DIRECTIONS: Repeat the lines from the line with "9494 | 69000 |" to the line with "run 2 against" in the listing below, keeping both end lines and adding nothing.
[DATA RECORDS — start]
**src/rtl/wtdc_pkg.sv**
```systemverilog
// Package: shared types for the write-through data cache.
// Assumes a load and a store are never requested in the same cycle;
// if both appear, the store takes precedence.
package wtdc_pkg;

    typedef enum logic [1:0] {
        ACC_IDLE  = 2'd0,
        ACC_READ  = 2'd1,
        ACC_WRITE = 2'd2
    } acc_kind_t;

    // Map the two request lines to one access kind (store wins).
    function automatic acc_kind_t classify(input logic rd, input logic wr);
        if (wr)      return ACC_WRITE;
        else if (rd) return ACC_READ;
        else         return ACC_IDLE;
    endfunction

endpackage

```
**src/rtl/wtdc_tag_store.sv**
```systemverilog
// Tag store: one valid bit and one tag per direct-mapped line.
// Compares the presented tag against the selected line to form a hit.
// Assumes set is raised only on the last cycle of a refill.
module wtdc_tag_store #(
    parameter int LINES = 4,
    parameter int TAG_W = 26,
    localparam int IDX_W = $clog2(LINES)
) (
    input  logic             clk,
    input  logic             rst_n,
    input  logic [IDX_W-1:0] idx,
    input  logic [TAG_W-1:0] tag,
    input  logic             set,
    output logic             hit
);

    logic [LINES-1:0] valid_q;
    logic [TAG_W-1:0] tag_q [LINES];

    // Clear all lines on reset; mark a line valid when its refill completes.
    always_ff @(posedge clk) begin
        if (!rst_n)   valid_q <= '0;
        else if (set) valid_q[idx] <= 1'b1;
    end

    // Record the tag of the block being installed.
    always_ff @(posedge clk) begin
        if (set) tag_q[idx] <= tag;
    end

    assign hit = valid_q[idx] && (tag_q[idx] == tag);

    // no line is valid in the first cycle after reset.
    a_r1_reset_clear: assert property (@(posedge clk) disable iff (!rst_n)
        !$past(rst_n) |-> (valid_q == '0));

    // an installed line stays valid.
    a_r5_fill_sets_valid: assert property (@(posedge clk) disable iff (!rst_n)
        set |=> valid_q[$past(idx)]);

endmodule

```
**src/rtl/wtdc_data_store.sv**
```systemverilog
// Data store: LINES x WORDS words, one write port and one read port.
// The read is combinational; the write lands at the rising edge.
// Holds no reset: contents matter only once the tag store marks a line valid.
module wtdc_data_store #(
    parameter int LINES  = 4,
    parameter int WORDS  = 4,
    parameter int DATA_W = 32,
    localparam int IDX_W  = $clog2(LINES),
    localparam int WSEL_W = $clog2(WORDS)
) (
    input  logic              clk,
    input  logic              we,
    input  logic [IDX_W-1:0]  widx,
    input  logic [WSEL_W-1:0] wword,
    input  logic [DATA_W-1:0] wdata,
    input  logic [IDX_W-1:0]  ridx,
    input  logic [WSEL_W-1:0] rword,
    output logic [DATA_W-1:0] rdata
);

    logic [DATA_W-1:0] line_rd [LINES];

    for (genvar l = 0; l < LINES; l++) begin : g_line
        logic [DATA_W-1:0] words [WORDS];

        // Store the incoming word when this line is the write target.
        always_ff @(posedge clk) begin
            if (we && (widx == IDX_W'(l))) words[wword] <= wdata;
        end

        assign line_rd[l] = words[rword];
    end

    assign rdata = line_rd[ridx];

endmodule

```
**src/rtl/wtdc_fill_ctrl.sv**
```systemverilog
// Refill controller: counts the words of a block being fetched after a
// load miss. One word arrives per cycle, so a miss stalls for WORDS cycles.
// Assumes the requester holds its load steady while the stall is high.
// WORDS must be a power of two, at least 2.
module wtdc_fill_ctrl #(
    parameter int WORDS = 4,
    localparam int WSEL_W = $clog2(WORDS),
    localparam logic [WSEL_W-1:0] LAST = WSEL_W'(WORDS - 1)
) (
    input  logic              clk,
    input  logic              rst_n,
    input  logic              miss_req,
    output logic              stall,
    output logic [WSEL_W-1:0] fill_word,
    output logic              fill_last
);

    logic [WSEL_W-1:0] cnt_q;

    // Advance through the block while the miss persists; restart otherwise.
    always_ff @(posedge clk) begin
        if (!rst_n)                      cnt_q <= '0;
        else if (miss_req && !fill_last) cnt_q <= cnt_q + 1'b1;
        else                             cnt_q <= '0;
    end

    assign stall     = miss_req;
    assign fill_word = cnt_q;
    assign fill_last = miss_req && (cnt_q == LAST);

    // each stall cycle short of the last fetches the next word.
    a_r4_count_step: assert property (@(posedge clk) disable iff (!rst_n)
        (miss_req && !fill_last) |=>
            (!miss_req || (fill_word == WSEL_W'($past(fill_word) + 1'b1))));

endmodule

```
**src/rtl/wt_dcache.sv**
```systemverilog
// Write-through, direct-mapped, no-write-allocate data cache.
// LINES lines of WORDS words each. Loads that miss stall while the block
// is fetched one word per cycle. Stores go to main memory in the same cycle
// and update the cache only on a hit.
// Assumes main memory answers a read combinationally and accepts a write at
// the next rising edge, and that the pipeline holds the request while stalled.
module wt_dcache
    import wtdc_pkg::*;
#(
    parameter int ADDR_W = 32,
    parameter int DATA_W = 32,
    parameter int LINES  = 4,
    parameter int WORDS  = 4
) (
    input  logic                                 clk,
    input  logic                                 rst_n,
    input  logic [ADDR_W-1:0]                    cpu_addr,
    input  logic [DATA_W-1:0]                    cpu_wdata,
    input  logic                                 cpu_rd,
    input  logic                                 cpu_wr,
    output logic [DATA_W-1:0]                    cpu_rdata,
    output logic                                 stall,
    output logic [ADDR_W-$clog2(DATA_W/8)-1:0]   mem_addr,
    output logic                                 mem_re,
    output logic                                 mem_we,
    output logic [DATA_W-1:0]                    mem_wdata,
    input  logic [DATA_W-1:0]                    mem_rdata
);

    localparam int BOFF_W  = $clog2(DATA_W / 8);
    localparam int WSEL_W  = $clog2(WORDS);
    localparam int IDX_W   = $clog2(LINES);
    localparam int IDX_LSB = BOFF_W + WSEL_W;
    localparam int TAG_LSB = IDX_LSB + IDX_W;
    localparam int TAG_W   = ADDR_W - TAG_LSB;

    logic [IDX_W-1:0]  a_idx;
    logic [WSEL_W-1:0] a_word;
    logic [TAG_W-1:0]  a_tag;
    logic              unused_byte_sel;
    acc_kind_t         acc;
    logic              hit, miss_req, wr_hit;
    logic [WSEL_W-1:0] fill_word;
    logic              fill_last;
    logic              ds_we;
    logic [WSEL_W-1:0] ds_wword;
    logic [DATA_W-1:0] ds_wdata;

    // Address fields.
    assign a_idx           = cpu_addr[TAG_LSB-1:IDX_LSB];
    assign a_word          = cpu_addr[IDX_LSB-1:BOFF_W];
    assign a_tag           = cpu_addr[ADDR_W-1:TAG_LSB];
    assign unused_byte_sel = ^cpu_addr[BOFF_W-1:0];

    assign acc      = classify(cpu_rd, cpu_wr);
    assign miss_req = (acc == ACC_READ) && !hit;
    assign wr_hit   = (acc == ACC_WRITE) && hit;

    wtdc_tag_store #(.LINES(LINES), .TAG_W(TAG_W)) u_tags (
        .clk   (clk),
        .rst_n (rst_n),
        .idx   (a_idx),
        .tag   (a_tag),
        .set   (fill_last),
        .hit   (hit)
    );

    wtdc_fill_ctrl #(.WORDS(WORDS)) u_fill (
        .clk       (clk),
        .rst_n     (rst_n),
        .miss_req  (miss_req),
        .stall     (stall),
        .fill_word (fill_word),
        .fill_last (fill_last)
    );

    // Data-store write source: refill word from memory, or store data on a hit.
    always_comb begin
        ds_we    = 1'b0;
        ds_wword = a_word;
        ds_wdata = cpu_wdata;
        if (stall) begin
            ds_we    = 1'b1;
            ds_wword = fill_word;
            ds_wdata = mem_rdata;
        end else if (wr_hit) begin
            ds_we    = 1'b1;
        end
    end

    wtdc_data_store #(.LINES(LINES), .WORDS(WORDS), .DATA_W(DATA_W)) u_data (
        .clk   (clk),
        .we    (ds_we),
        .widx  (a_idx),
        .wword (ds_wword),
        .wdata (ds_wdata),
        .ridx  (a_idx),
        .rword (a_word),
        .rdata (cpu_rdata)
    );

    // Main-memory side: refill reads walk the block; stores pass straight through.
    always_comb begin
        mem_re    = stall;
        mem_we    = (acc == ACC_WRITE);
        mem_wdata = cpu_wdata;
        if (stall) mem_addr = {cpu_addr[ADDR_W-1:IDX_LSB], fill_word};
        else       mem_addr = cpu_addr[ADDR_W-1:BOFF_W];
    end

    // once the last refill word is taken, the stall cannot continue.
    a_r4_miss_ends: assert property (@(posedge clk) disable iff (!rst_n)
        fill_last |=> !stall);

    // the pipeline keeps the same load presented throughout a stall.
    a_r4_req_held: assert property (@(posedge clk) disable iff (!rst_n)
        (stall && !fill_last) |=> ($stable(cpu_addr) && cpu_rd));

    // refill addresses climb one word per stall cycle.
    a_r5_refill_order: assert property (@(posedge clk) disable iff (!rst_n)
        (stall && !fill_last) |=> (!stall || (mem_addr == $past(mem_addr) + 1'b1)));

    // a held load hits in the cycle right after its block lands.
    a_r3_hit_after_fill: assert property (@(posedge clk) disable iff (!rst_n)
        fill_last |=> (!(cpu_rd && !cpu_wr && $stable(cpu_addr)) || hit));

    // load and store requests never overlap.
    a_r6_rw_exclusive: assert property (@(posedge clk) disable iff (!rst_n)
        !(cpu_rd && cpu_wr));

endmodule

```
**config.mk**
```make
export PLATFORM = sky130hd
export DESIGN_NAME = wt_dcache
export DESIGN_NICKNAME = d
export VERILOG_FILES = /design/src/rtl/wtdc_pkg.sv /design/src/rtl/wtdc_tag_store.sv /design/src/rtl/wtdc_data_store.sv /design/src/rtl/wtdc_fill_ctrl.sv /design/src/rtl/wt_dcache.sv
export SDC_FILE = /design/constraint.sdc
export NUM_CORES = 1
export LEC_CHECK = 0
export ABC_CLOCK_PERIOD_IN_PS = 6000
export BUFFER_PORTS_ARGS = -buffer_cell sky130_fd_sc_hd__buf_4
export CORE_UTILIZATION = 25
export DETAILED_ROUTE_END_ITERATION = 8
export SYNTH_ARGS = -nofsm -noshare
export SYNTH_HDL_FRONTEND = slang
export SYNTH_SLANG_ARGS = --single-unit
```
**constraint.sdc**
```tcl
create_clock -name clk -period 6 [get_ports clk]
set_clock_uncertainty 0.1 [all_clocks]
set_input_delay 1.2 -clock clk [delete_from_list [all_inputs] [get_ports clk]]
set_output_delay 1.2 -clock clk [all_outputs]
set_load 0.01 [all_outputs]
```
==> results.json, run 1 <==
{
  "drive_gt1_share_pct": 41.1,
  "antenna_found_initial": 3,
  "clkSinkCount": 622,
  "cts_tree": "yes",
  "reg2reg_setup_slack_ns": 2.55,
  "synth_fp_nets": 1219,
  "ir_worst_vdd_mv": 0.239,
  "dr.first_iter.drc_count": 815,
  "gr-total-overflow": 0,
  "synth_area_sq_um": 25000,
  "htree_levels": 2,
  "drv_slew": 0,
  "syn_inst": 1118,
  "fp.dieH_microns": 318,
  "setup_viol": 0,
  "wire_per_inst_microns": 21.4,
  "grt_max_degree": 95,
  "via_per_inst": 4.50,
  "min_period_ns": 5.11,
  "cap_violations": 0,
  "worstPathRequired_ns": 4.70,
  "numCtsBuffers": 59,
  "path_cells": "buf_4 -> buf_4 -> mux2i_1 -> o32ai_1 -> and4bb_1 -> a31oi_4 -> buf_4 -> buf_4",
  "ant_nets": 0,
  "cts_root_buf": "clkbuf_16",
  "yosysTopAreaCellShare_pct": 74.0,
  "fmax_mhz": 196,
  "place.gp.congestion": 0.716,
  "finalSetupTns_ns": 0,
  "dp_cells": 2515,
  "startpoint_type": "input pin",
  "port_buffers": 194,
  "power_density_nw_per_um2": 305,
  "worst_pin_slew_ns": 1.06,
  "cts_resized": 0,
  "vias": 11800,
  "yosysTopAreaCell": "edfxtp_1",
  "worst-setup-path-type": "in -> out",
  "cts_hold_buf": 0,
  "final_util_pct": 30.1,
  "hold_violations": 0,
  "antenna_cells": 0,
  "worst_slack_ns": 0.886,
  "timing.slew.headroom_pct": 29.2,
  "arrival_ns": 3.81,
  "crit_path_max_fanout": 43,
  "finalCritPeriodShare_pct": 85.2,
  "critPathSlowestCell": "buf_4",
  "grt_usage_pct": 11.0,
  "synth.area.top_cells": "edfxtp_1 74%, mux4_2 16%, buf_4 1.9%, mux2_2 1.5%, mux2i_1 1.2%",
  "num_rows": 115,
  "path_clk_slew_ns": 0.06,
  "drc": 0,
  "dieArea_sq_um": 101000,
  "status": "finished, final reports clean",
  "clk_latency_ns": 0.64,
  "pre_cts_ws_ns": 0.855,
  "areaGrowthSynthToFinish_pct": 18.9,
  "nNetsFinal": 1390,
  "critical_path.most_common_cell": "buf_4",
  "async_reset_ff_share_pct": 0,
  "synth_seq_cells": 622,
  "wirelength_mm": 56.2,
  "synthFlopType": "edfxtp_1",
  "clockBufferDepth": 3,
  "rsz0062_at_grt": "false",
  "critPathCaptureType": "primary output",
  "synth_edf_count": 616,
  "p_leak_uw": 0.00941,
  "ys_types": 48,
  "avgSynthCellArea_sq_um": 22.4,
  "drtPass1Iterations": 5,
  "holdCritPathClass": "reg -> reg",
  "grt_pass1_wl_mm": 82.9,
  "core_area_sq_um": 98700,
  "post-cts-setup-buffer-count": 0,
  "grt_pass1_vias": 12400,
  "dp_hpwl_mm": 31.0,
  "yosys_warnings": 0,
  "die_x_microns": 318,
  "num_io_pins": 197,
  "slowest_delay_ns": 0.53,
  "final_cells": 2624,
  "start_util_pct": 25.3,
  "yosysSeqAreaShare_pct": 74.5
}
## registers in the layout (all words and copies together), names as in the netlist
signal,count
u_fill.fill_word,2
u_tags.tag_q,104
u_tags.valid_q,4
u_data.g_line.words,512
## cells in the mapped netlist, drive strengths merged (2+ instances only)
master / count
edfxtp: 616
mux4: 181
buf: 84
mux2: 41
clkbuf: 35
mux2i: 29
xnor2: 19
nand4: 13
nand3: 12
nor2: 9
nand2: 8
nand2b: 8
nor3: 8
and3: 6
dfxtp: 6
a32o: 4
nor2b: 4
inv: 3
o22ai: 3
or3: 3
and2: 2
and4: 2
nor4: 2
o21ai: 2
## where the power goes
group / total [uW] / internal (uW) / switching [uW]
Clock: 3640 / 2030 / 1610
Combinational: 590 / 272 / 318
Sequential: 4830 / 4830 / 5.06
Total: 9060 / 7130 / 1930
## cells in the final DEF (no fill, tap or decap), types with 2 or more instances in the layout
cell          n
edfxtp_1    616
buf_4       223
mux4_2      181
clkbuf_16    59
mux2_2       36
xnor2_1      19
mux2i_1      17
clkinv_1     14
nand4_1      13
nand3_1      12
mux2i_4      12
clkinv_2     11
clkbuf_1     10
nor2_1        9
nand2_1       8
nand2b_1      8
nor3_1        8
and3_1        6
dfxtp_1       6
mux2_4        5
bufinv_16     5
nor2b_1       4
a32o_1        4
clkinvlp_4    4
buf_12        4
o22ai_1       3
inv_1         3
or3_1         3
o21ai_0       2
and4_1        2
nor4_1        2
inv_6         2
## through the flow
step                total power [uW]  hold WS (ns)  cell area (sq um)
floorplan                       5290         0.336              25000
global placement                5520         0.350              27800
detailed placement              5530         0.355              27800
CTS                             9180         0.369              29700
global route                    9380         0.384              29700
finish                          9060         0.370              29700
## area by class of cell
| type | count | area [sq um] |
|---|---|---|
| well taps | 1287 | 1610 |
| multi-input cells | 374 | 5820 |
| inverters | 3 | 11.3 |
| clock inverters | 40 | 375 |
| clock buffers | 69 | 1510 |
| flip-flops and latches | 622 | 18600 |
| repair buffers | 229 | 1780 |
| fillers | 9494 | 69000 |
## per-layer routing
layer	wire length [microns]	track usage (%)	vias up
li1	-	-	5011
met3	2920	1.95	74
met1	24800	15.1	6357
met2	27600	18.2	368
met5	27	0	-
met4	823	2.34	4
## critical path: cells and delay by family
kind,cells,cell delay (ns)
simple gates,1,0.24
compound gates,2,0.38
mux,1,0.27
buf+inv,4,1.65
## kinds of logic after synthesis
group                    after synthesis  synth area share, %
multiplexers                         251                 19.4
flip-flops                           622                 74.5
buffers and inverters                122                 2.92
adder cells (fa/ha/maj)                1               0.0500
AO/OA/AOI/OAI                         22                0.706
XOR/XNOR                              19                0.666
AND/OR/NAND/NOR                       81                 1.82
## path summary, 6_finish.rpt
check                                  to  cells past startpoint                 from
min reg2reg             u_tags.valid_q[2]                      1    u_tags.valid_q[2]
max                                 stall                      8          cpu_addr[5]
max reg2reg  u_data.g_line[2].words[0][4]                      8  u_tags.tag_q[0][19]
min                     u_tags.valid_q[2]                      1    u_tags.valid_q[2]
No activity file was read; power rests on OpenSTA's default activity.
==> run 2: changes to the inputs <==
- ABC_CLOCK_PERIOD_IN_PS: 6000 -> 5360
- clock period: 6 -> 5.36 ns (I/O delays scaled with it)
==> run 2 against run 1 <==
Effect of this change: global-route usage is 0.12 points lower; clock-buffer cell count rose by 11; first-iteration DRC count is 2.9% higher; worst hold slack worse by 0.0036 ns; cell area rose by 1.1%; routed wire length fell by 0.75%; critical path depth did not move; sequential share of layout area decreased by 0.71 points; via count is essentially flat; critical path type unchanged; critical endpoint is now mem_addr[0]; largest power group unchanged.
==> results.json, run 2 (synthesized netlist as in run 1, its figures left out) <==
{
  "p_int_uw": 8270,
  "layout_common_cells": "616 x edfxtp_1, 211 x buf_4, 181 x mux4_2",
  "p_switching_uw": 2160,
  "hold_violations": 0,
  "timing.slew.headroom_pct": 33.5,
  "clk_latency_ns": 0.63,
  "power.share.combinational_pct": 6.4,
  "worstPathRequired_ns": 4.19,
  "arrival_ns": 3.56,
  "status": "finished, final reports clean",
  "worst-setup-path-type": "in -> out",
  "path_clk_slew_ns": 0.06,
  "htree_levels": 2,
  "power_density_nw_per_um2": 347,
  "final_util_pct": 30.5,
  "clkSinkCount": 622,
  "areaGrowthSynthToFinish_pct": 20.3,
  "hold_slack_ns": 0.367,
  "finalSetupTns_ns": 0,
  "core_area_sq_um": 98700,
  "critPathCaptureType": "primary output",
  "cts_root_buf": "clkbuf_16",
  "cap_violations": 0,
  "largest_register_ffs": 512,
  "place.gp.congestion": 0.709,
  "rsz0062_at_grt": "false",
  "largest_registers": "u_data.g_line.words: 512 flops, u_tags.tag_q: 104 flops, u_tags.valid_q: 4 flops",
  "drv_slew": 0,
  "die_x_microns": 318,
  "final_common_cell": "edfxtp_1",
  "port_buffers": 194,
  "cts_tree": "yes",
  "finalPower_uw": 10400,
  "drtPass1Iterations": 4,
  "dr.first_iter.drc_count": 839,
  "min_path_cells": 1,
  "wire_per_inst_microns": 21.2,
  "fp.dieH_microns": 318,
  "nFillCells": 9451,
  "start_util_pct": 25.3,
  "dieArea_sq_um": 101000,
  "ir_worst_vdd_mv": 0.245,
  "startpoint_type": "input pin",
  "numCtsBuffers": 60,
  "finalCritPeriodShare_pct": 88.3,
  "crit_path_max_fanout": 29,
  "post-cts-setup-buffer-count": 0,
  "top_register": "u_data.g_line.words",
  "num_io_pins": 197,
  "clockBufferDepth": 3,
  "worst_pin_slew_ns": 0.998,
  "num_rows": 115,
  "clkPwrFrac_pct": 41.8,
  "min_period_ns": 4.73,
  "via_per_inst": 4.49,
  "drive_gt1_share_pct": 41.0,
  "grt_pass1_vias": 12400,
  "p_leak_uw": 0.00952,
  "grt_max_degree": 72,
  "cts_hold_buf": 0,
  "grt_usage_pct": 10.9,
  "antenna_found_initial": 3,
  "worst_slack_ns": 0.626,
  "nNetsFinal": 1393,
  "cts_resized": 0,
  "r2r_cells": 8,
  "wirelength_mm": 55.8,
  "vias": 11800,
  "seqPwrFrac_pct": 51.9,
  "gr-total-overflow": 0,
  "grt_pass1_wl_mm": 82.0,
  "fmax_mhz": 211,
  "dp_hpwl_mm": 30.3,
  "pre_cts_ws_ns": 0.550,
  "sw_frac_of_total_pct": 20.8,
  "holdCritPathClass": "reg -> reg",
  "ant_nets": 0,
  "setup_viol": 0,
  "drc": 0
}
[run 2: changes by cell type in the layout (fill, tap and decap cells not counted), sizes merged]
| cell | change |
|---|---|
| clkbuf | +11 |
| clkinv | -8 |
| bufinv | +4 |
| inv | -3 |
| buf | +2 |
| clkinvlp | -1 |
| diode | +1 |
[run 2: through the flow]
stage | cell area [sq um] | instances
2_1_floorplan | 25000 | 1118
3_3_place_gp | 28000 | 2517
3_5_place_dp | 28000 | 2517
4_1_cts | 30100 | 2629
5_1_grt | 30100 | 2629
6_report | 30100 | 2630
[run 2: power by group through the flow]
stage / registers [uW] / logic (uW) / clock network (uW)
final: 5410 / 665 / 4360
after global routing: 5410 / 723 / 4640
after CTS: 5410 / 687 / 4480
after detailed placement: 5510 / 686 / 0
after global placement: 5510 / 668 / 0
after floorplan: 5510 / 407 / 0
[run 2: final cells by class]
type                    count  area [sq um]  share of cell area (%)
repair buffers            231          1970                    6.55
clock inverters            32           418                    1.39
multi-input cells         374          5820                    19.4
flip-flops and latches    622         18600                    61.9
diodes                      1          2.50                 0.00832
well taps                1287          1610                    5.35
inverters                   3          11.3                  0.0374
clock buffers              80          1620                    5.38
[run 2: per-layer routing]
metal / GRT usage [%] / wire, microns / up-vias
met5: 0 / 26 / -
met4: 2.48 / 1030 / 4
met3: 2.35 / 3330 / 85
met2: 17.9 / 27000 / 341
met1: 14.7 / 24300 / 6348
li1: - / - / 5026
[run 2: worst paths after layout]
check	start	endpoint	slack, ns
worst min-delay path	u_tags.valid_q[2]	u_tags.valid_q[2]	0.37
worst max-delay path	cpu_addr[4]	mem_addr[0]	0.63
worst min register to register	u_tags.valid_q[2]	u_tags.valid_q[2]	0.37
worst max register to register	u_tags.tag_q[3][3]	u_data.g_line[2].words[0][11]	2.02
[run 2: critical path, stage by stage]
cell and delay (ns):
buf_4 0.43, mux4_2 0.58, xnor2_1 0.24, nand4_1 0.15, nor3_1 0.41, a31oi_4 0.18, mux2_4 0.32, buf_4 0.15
[DATA RECORDS — finish]
WORKED SOLUTION:
| fillers | 9494 | 69000 |
## per-layer routing
layer	wire length [microns]	track usage (%)	vias up
li1	-	-	5011
met3	2920	1.95	74
met1	24800	15.1	6357
met2	27600	18.2	368
met5	27	0	-
met4	823	2.34	4
## critical path: cells and delay by family
kind,cells,cell delay (ns)
simple gates,1,0.24
compound gates,2,0.38
mux,1,0.27
buf+inv,4,1.65
## kinds of logic after synthesis
group                    after synthesis  synth area share, %
multiplexers                         251                 19.4
flip-flops                           622                 74.5
buffers and inverters                122                 2.92
adder cells (fa/ha/maj)                1               0.0500
AO/OA/AOI/OAI                         22                0.706
XOR/XNOR                              19                0.666
AND/OR/NAND/NOR                       81                 1.82
## path summary, 6_finish.rpt
check                                  to  cells past startpoint                 from
min reg2reg             u_tags.valid_q[2]                      1    u_tags.valid_q[2]
max                                 stall                      8          cpu_addr[5]
max reg2reg  u_data.g_line[2].words[0][4]                      8  u_tags.tag_q[0][19]
min                     u_tags.valid_q[2]                      1    u_tags.valid_q[2]
No activity file was read; power rests on OpenSTA's default activity.
==> run 2: changes to the inputs <==
- ABC_CLOCK_PERIOD_IN_PS: 6000 -> 5360
- clock period: 6 -> 5.36 ns (I/O delays scaled with it)
==> run 2 against run 1 <==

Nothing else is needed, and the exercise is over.